Just as you can’t stereotype Los Angeles, you can’t lump all of our experiences of retirement together.
They’re distinct.
Even if you conclude you’ll Never Retire, your experience of semi-retirement and working in retirement will differ from mine and the person reading next to you. If two people have similar experiences, there will still be meaningful differences, even if only by the numbers.
With this in mind, we often look for ways to find completely common ground.
Because, as humans, we get off on shared experience. And because the neater an explanation, the easier it is make sense of whatever we face, individually and collectively.
Which leads me to something I wrote last week on Medium—
I’m convinced picking the most appropriate exercise — and giving up what isn’t suitable — holds a significant chunk of the key to ageing.
To ageing gracefully.
We should apply the same philosophy to how we work.
If we work less now, we preserve our body and mind so we can work less longer.
After years of probably pushing myself way too hard in the gym and on bikes, I finally discovered that walking generates the best results for where I want to be physically and mentally.

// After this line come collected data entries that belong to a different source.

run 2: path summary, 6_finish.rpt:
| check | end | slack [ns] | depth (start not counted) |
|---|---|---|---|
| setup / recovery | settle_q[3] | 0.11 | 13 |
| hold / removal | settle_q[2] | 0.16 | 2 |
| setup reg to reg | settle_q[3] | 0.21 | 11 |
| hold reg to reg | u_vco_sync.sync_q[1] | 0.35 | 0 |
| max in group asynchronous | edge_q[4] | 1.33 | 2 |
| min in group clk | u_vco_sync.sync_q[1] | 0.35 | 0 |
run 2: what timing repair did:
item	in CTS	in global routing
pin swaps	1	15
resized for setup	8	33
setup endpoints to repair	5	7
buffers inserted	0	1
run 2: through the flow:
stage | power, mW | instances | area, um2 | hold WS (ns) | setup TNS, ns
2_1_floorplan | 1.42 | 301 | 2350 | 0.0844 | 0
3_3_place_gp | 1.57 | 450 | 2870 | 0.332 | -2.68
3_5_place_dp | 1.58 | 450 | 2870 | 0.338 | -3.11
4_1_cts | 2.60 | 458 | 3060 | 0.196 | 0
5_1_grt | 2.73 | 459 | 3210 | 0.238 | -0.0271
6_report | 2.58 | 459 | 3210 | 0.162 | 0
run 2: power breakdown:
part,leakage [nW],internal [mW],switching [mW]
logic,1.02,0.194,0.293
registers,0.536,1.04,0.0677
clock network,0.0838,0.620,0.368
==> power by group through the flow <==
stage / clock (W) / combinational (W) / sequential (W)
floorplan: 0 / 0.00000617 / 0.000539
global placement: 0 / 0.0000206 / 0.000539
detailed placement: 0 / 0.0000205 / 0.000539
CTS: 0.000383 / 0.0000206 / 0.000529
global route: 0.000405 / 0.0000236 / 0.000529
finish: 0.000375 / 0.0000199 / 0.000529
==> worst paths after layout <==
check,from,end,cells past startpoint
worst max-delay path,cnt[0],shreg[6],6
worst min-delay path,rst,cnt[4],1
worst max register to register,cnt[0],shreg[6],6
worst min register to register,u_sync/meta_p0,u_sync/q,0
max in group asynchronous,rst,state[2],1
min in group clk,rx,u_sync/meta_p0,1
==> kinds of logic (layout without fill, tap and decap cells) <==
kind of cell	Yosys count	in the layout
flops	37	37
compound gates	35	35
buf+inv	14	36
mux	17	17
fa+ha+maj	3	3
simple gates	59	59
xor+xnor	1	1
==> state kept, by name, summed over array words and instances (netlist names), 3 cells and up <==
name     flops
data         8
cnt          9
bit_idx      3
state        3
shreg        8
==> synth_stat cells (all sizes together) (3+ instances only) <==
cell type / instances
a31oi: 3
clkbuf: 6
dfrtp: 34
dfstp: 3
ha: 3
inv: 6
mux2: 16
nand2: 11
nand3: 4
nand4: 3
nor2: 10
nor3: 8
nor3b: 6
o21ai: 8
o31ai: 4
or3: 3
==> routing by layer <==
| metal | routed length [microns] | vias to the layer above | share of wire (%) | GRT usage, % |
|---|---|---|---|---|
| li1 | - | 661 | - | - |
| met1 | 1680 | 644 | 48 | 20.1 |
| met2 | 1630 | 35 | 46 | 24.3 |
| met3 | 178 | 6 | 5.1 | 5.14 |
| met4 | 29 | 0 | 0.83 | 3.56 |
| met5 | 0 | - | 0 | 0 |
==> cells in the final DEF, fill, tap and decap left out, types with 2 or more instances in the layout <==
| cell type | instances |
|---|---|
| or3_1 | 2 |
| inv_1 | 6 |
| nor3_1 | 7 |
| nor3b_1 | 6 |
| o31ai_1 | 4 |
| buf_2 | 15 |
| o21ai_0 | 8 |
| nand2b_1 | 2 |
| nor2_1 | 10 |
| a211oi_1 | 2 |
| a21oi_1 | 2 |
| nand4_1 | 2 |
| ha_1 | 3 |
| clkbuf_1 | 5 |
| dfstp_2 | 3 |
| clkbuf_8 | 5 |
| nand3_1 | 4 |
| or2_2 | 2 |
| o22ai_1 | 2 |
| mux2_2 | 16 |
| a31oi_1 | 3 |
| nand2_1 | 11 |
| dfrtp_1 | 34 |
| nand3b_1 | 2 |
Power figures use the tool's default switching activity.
===== src/rtl/dct_block_sequencer.sv =====
// Runs one 8x8 block through a shared 1-D DCT engine: row pass, transpose
// buffer, column pass, with a drain timeout that aborts a stalled block.
//
// state     | meaning
// IDLE      | waiting for row 0; in_ready high
// ROW_FEED  | accepting rows 1..7 and issuing them; row results may arrive
// ROW_DRAIN | all rows issued, waiting for the remaining row results
// COL_FEED  | issuing one buffer column per cycle, 8 cycles
// COL_DRAIN | all columns issued, waiting for the remaining column results
module dct_block_sequencer #(
  parameter int W       = 32,
  parameter int N       = 8,
  parameter int TIMEOUT = 64
) (
  input  logic clk,
  input  logic reset,
  dct_block_sequencer_if.slave bus
);

  localparam int CW = $clog2(N);
  localparam int TW = $clog2(TIMEOUT + 1);
  localparam logic [CW-1:0] LAST  = CW'(N - 1);
  localparam logic [TW-1:0] TLAST = TW'(TIMEOUT - 1);

  typedef enum logic [2:0] {
    IDLE,
    ROW_FEED,
    ROW_DRAIN,
    COL_FEED,
    COL_DRAIN
  } state_t;

  state_t          state;
  logic [CW-1:0]   acc_cnt;
  logic [CW-1:0]   res_cnt;
  logic [CW-1:0]   feed_cnt;
  logic [TW-1:0]   tmr;
  logic [N*W-1:0]  dct_in_q;
  logic            dct_in_valid_q;
  logic [W-1:0]    tbuf [N][N];
  logic [N*W-1:0]  col_vec;

  logic in_ready;
  logic accept;
  logic row_res;
  logic col_res;
  logic drain;
  logic timeout;
  logic blk_done;

  assign in_ready = (state == IDLE) || (state == ROW_FEED);
  assign accept   = bus.in_valid && in_ready;
  assign row_res  = bus.dct_res_valid && ((state == ROW_FEED) || (state == ROW_DRAIN));
  assign col_res  = bus.dct_res_valid && ((state == COL_FEED) || (state == COL_DRAIN));
  assign drain    = (state == ROW_DRAIN) || (state == COL_DRAIN);
  // The timer "reaches TIMEOUT" on the edge that ends this cycle.
  assign timeout  = drain && !bus.dct_res_valid && (tmr == TLAST);
  assign blk_done = col_res && (res_cnt == LAST);

  // Column c of the buffer: word k comes from buffered row k.
  always_comb begin
    col_vec = '0;
    for (int k = 0; k < N; k++) begin
      col_vec[k*W +: W] = tbuf[k][feed_cnt];
    end
  end

  // Transpose storage holds no control state, so it needs no reset.
  always_ff @(posedge clk) begin
    if (row_res) begin
      for (int k = 0; k < N; k++) begin
        tbuf[res_cnt][k] <= bus.dct_res[k*W +: W];
      end
    end
  end

  always_ff @(posedge clk or negedge reset) begin
    if (!reset) begin
      state          <= IDLE;
      acc_cnt        <= '0;
      res_cnt        <= '0;
      feed_cnt       <= '0;
      tmr            <= '0;
      dct_in_q       <= '0;
      dct_in_valid_q <= 1'b0;
    end else begin
      dct_in_valid_q <= 1'b0;
      if (accept) begin
        dct_in_q       <= bus.in_row;
        dct_in_valid_q <= 1'b1;
      end
      if (state == COL_FEED) begin
        dct_in_q       <= col_vec;
        dct_in_valid_q <= 1'b1;
      end

      if (drain && !bus.dct_res_valid) begin
        tmr <= tmr + TW'(1);
      end else begin
        tmr <= '0;
      end

      // One result counter serves both passes; it wraps to 0 at each pass end.
      if (row_res || col_res) begin
        res_cnt <= res_cnt + 1'b1;
      end

      case (state)
        IDLE: begin
          if (accept) begin
            acc_cnt <= CW'(1);
            state   <= ROW_FEED;
          end
        end
        ROW_FEED: begin
          if (accept) begin
            acc_cnt <= acc_cnt + 1'b1;
          end
          if (row_res && (res_cnt == LAST)) begin
            acc_cnt <= '0;
            state   <= COL_FEED;
          end else if (accept && (acc_cnt == LAST)) begin
            state <= ROW_DRAIN;
          end
        end
        ROW_DRAIN: begin
          if (row_res && (res_cnt == LAST)) begin
            state <= COL_FEED;
          end
        end
        COL_FEED: begin
          feed_cnt <= feed_cnt + 1'b1;
          if (feed_cnt == LAST) begin
            state <= COL_DRAIN;
          end
        end
        COL_DRAIN: begin
        end
        default: state <= IDLE;
      endcase

      // Block end (normal or abort) overrides whatever the state arms chose.
      if (timeout || blk_done) begin
        state    <= IDLE;
        acc_cnt  <= '0;
        res_cnt  <= '0;
        feed_cnt <= '0;
        tmr      <= '0;
      end
    end
  end

  assign bus.in_ready     = in_ready;
  assign bus.busy         = (state != IDLE);
  assign bus.dct_en       = (state != IDLE);
  assign bus.dct_in       = dct_in_q;
  assign bus.dct_in_valid = dct_in_valid_q;
  assign bus.out_valid    = col_res;
  assign bus.out_col_idx  = col_res ? res_cnt : '0;
  assign bus.out_vec      = col_res ? bus.dct_res : '0;
  assign bus.done         = blk_done;
  assign bus.err          = timeout;

endmodule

Brisk, but still casual and easy, low-impact walking.
Of course, science routinely backs up the benefits of walking, including the findings from a recent study out of the UK—
A new study found a causal link between brisk walking and telomere length. Researchers found that 10 minutes of brisk walking per day was associated with longer life expectancy, and brisk walkers have up to 20 years’ greater life expectancy than those who walk slowly.

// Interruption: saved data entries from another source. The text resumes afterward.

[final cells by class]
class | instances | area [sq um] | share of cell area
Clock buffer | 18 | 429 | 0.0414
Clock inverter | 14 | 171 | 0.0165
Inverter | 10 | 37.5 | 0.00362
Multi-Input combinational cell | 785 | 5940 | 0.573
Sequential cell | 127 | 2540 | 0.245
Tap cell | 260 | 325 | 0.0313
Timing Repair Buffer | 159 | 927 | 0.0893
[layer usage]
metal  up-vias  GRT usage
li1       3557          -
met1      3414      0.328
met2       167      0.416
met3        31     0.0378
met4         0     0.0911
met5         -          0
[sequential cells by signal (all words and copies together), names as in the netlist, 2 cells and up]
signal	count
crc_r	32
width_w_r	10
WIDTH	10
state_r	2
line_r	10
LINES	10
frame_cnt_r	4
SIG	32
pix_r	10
File: src/rtl/mem_arbiter.sv
// Two-port round-robin arbiter and sequencer for the shared main memory.
// Port 0 is the I-cache miss port, port 1 the D-cache miss/write-through port.
module mem_arbiter #(
    parameter int READ_LAT = 4,
    parameter int ADDR_W   = 32
) (
    input  logic              clk,
    input  logic              rst,
    input  logic              req0,
    input  logic              we0,
    input  logic [ADDR_W-1:0] addr0,
    input  logic [31:0]       wdata0,
    output logic              ack0,
    output logic [127:0]      rdata0,
    input  logic              req1,
    input  logic              we1,
    input  logic [ADDR_W-1:0] addr1,
    input  logic [31:0]       wdata1,
    output logic              ack1,
    output logic [127:0]      rdata1,
    output logic              mem_enable,
    output logic              mem_write,
    output logic [ADDR_W-1:0] mem_address,
    output logic [31:0]       mem_data_in,
    input  logic [127:0]      mem_data_out,
    output logic              busy
);

    // state | meaning
    // IDLE  | waiting for a request, arbitrates round-robin
    // FILL  | mem_enable held high for READ_LAT cycles
    // CAPT  | line valid on mem_data_out, captured at closing edge
    // WRITE | single-cycle mem_write strobe
    // ACK   | one-cycle ack to the granted port
    typedef enum logic [2:0] {IDLE, FILL, CAPT, WRITE, ACK} state_t;

    localparam int CNT_W = (READ_LAT > 1) ? $clog2(READ_LAT) : 1;

    state_t              state_q, state_d;
    logic [CNT_W-1:0]    cnt_q, cnt_d;
    logic                gnt_q, gnt_d;
    logic                last_q, last_d;
    logic                ack0_q, ack0_d;
    logic                ack1_q, ack1_d;
    logic                mem_enable_q, mem_enable_d;
    logic                mem_write_q, mem_write_d;
    logic [ADDR_W-1:0]   mem_address_q, mem_address_d;
    logic [31:0]         mem_data_in_q, mem_data_in_d;
    logic [127:0]        rdata0_q, rdata0_d;
    logic [127:0]        rdata1_q, rdata1_d;
    logic                busy_q, busy_d;

    logic                sel_port;
    logic                sel_we;
    logic [ADDR_W-1:0]   sel_addr;
    logic [31:0]         sel_wdata;

    always_comb begin
        state_d       = state_q;
        cnt_d         = cnt_q;
        gnt_d         = gnt_q;
        last_d        = last_q;
        ack0_d        = 1'b0;
        ack1_d        = 1'b0;
        mem_enable_d  = mem_enable_q;
        mem_write_d   = mem_write_q;
        mem_address_d = mem_address_q;
        mem_data_in_d = mem_data_in_q;
        rdata0_d      = rdata0_q;
        rdata1_d      = rdata1_q;

        // On a tie the port that was not served last wins.
        sel_port  = !(req0 && (!req1 || last_q));
        sel_we    = sel_port ? we1 : we0;
        sel_addr  = sel_port ? addr1 : addr0;
        sel_wdata = sel_port ? wdata1 : wdata0;

        case (state_q)
            IDLE: begin
                if (req0 || req1) begin
                    gnt_d  = sel_port;
                    last_d = sel_port;
                    if (sel_we) begin
                        state_d       = WRITE;
                        mem_write_d   = 1'b1;
                        mem_address_d = sel_addr;
                        mem_data_in_d = sel_wdata;
                    end else begin
                        state_d       = FILL;
                        cnt_d         = CNT_W'(READ_LAT - 1);
                        mem_enable_d  = 1'b1;
                        mem_address_d = {sel_addr[ADDR_W-1:2], 2'b00};
                    end
                end
            end
            FILL: begin
                if (cnt_q == '0) begin
                    state_d      = CAPT;
                    mem_enable_d = 1'b0;
                end else begin
                    cnt_d = cnt_q - CNT_W'(1);
                end
            end
            CAPT: begin
                state_d = ACK;
                if (gnt_q) begin
                    rdata1_d = mem_data_out;
                    ack1_d   = 1'b1;
                end else begin
                    rdata0_d = mem_data_out;
                    ack0_d   = 1'b1;
                end
            end
            WRITE: begin
                state_d     = ACK;
                mem_write_d = 1'b0;
                ack0_d      = !gnt_q;
                ack1_d      = gnt_q;
            end
            ACK: begin
                state_d = IDLE;
            end
            default: begin
                state_d      = IDLE;
                mem_enable_d = 1'b0;
                mem_write_d  = 1'b0;
            end
        endcase

        busy_d = (state_d != IDLE);
    end

    always_ff @(posedge clk) begin
        if (rst) begin
            state_q       <= IDLE;
            cnt_q         <= '0;
            gnt_q         <= 1'b0;
            last_q        <= 1'b1;
            ack0_q        <= 1'b0;
            ack1_q        <= 1'b0;
            mem_enable_q  <= 1'b0;
            mem_write_q   <= 1'b0;
            mem_address_q <= '0;
            mem_data_in_q <= '0;
            rdata0_q      <= '0;
            rdata1_q      <= '0;
            busy_q        <= 1'b0;
        end else begin
            state_q       <= state_d;
            cnt_q         <= cnt_d;
            gnt_q         <= gnt_d;
            last_q        <= last_d;
            ack0_q        <= ack0_d;
            ack1_q        <= ack1_d;
            mem_enable_q  <= mem_enable_d;
            mem_write_q   <= mem_write_d;
            mem_address_q <= mem_address_d;
            mem_data_in_q <= mem_data_in_d;
            rdata0_q      <= rdata0_d;
            rdata1_q      <= rdata1_d;
            busy_q        <= busy_d;
        end
    end

    assign ack0        = ack0_q;
    assign ack1        = ack1_q;
    assign rdata0      = rdata0_q;
    assign rdata1      = rdata1_q;
    assign mem_enable  = mem_enable_q;
    assign mem_write   = mem_write_q;
    assign mem_address = mem_address_q;
    assign mem_data_in = mem_data_in_q;
    assign busy        = busy_q;

endmodule

File: config.mk
export PLATFORM = sky130hd
export DESIGN_NAME = mem_arbiter
export DESIGN_NICKNAME = d
export VERILOG_FILES = /design/src/rtl/mem_arbiter.sv
export SDC_FILE = /design/constraint.sdc
export NUM_CORES = 1
export LEC_CHECK = 0
export CORE_AREA = 3 3 224 226
export DETAILED_ROUTE_END_ITERATION = 7
export DIE_AREA = 0 0 227 229
export PLACE_DENSITY = 0.58
export SLEW_MARGIN = 15
export SYNTH_ARGS = -nofsm -noshare
export SYNTH_HDL_FRONTEND = slang
export SYNTH_SLANG_ARGS = --single-unit
File: constraint.sdc
create_clock -name clk -period 3.6 [get_ports clk]
set_input_delay 1.08 -clock clk [delete_from_list [all_inputs] [get_ports clk]]
set_output_delay 1.08 -clock clk [all_outputs]
set_load 0.01 [all_outputs]
==> results of run 1 <==
flip-flops by register name, indices dropped and copies added (netlist names):
signal	flops
cnt_q	2
last_q	1
ack0	1
mem_address	32
rdata0	128
gnt_q	1
mem_data_in	32
busy	1
ack1	1
mem_write	1
rdata1	128
state_q	3
mem_enable	1
through the flow:
step	setup slack, ns	area (um^2)	total power, mW	hold WS (ns)
6_report	1.01	20100	10.2	0.452
2_1_floorplan	1.28	12500	5.28	0.453
4_1_cts	0.937	20100	10.4	0.453
5_1_grt	0.925	20100	10.8	0.470
3_5_place_dp	0.556	18800	6.57	0.445
3_3_place_gp	0.637	18800	6.55	0.441
layer usage:
layer | wire, um | global-route usage (%) | vias to the layer above
met5 | 0 | 0 | -
met4 | 1730 | 7.28 | 0
met3 | 3770 | 4.64 | 88
met2 | 24200 | 31.4 | 473
met1 | 19600 | 20.9 | 5911
li1 | - | - | 6267
cell families (layout without fill, tap and decap cells):
family | Yosys count | in the layout | share of synthesized area (%)
other cells | 0 | 1 | 0
simple gates | 712 | 712 | 24.0
flops | 332 | 332 | 53.4
fa+ha+maj | 1 | 1 | 0.100
xor+xnor | 1 | 1 | 0.0703
compound gates | 367 | 367 | 16.9
buf+inv | 168 | 709 | 5.60
power by group through the flow:
stage	Sequential, mW	Combinational, mW	Clock [mW]
2_1_floorplan	4.40	0.878	0
3_3_place_gp	4.28	2.27	0
3_5_place_dp	4.29	2.29	0
4_1_cts	4.21	2.30	3.92
5_1_grt	4.26	2.46	4.05
6_report	4.21	2.27	3.77
layout by cell type, fill, tap and decap left out, types with 2 or more instances in the layout:
cell type	synthesis	final
inv_6	0	4
nor2_1	43	42
o31a_1	2	2
a221oi_1	32	32
clkbuf_8	0	12
nor2b_1	3	3
buf_12	0	8
clkbuf_16	0	39
clkinv_2	0	3
clkbuf_1	77	7
dfxtp_1	332	332
o21ai_0	33	33
nand2_1	577	577
a311oi_1	32	32
clkdlybuf4s50_1	0	585
inv_1	35	35
nand2b_1	35	35
buf_4	1	14
and2_1	3	3
a21oi_1	261	261
o21bai_1	2	2
nand4b_1	32	32
a211oi_1	2	2
nor3_1	11	10
area by class of cell:
| class | count | area [um^2] |
|---|---|---|
| Clock buffer | 58 | 1170 |
| Multi-Input combinational cell | 1081 | 5140 |
| Tap cell | 622 | 778 |
| Timing Repair Buffer | 608 | 6140 |
| Antenna cell | 1 | 2.50 |
| Fill cell | 4880 | 28500 |
| Clock inverter | 8 | 57.6 |
| Sequential cell | 332 | 6650 |
| Inverter | 35 | 131 |
worst paths after layout:
kind / slack (ns) / from / to / cells after the start
worst min register to register: 0.45 / rdata0[73]$_SDFFE_PP0P_ / rdata0[73]$_SDFFE_PP0P_ / 2
worst max-delay path: 1.01 / mem_write$_SDFFE_PP0P_ / mem_write / 1
worst max register to register: 1.43 / state_q[2]$_SDFF_PP0_ / rdata1[95]$_SDFFE_PP0P_ / 5
worst min-delay path: 0.45 / rdata0[73]$_SDFFE_PP0P_ / rdata0[73]$_SDFFE_PP0P_ / 2
==> results.sh, run 1 <==
export IMPL_status="finished clean"
export IMPL_instances_no_fill=2745
export IMPL_die_y_um=229
export IMPL_drt_wl_total_mm=49.3
export IMPL_period_minus_slack_ns=2.59
export IMPL_p_int_mw=7.37
export IMPL_hold_viol=0
export IMPL_worstSkewPairLatency_ns=0.54
export IMPL_crit_arrival_ns=1.51
export IMPL_cts_tree="built"
export IMPL_maxSlewHeadroom_pct=60.4
export IMPL_rsz0062_at_grt="false"
export IMPL_placed_cells=2678
export IMPL_nets=2360
export IMPL_start_util_pct=25.7
export IMPL_hold_class="reg2reg"
export IMPL_drv_cap=0
export IMPL_grt_pass1_wl_mm=73.6
export IMPL_grt_usage_pct=18.0
export IMPL_finalCritPeriodShare_pct=71.9
export IMPL_path_cells="clkdlybuf4s50_1"
export IMPL_cp_required_ns=2.52
export IMPL_ant_nets=0
export IMPL_synth_net_count=1844
export IMPL_fp_dieW_um=227
export IMPL_synth_area_um2=12500
export IMPL_combPwrFrac_pct=22.1
export IMPL_clkPwrFrac_pct=36.8
export IMPL_ctsRootBufferMaster="clkbuf_16"
export IMPL_clk_pin_slew_ns=0.05
export IMPL_cts_hold_buffers=0
export IMPL_synth_seq_area_share_pct=53.4
export IMPL_synth_avg_cell_area_um2=7.88
export IMPL_area_delta_synth_final_pct=61.0
export IMPL_grt_pass1_vias=12500
export IMPL_postLayoutCoreUtil_pct=41.3
export IMPL_critical_path_class="reg2out"
export IMPL_avgViaCountPerCell=4.64
export IMPL_cp_slowest_stage_delay_ns=0.61
export IMPL_synth_edf_count=0
export IMPL_grt_max_degree=95
export IMPL_antenna_found_initial=1
export IMPL_ios=587
export IMPL_yosys_area_top_type_share_pct=53.4
export IMPL_powerDensity_nw_per_um2=511
export IMPL_synthFlopType="dfxtp_1"
export IMPL_core_rowCount=81
export IMPL_skew_ns=0.0124
export IMPL_hpwl_mm=34.9
export IMPL_switching_power_mw=2.88
export IMPL_ir_drop_v=0.000277
export IMPL_worstPathBufferInverterCount=1
export IMPL_synthTopCellsByCount="nand2_1 (577), dfxtp_1 (332), a21oi_1 (261), clkbuf_1 (77), buf_2 (51)"
export IMPL_cts_setup_buffers=0
export IMPL_async_flop_share_pct=0
export IMPL_final_setup_viol_count=0
export IMPL_cts_buffers=39
export IMPL_synthCells=1581
export IMPL_portBuffers=586
export IMPL_first_pass_iters=5
export IMPL_clock_path_buffers=3
export IMPL_clock_sinks=332
export IMPL_routabilityCongestion=0.861
export IMPL_post_cts_resized=0
export IMPL_maxSlewViolCount=0
export IMPL_ys_seq_elements=332
export IMPL_critPathSlowestCell="clkdlybuf4s50_1"
export IMPL_p_leak_nw=6.83
export IMPL_yosys_top_cells_area="dfxtp_1 (53%), nand2_1 (17%), a21oi_1 (10%), clkbuf_1 (2.3%), a221oi_1 (2.2%)"
export IMPL_design_die_area_um2=52000
export IMPL_yosysUniqueCellTypes=31
export IMPL_dr_first_iter_drc_count=783
export IMPL_startpoint_type="flip-flop"
export IMPL_yosysWarnings=0
export IMPL_synthMostInstantiatedCell="nand2_1"
export IMPL_grt_overflow=0
export IMPL_vias=12700
export IMPL_seqPwrFrac_pct=41.1
export IMPL_max_freq_mhz=386
export IMPL_critPathMaxFanout=3
export IMPL_switching_share_pct=28.1
export IMPL_core_area_um2=48500
export IMPL_synth_area_leader_cell="dfxtp_1"
export IMPL_cp_end_kind="output pin"
export IMPL_drc=0
export IMPL_drive_gt1_share_pct=4.19
export IMPL_wire_per_inst_um=17.9
export IMPL_max_slew_worst_pin_slew_ns=0.593
export IMPL_cpLargestDelayFamily="buffers and inverters"
export IMPL_setup_tns_ns=0
export IMPL_cts_max_level=2
Power figures use the tool's default switching activity.
`config.mk`:
```
export PLATFORM = sky130hd
export DESIGN_NAME = multicycle_controller
export DESIGN_NICKNAME = d
export VERILOG_FILES = /design/src/rtl/multicycle_controller.sv
export SDC_FILE = /design/constraint.sdc
export NUM_CORES = 1
export LEC_CHECK = 0
export ABC_AREA = 1
export CORE_ASPECT_RATIO = 0.8
export CORE_MARGIN = 4
export CORE_UTILIZATION = 40
export CTS_CLUSTER_DIAMETER = 100
export CTS_CLUSTER_SIZE = 16
export DETAILED_ROUTE_END_ITERATION = 10
export GPL_TIMING_DRIVEN = 0
export PLACE_DENSITY = 0.82
export SLEW_MARGIN = 20
export SYNTH_ARGS = -nofsm -noshare
export SYNTH_HDL_FRONTEND = slang
export SYNTH_SLANG_ARGS = --single-unit
```
`constraint.sdc`:
```
create_clock -name clk -period 1.6 [get_ports clk]
set_input_delay 0.4 -clock clk [delete_from_list [all_inputs] [get_ports clk]]
set_output_delay 0.4 -clock clk [all_outputs]
set_load 0.01 [all_outputs]
```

This helps support the notion that doing age-appropriate exercise can keep you healthy, if not lengthen your life.
Some of us instinctively think going super hard—pushing ourselves—provides benefits. In reality, this proud, often macho approach only sets our bodies back, quite possibly making us age faster.
Slow and steady wins the race. Moderation. And so on.
I apply the same thinking to work—
Work less today so you can work less longer.
You can extrapolate this out to your larger Never Retire strategy.
If you’re of modest means, you might have to do everything to the max now—work, save, invest, buy a house—in anticipation of and preparation for traditional retirement. To have even a fighting chance at traditional retirement, you gotta go for it—and go for it hard—now.
Some people genuinely enjoy this process. It works for them.
This isn’t the case for many of us.
So just as we might choose to walk rather than beat up our bodies with relatively harsh exercise. Just as we might opt for less work now so we’re capable and strong enough—physically and mentally—to work less longer. We can apply this philosophy to every element of our own individualized Never Retire strategy.
Instead of stressing to do everything with money now, we take a scaled back approach that allows us to spread everything we do across the lifespan.
Maybe we even wait until the second half of life to buy a home!
What sounds healthier, sustainable, and more appealing?
Working 8-to-12 hour days, 5-7 days a week for 20, 30, 40 years or more
-OR-
Working a few hours a day, most, but not all days of the week into relative old age
We organize money and work around our lives, not the other way around.
But this is about more than us high-fiving one another in agreement.
It feels great to do that and all, however it means very little if the philosophy (which helps craft your strategy) lacks substance and utility.
Which is why it’s important for each of us to assess every aspect of our personal finance alongside what we want from life now and going forward. From there we can decide if it makes more sense to walk or run to the life you wanna live now and the exciting long-term goals we have as we enter relative old age.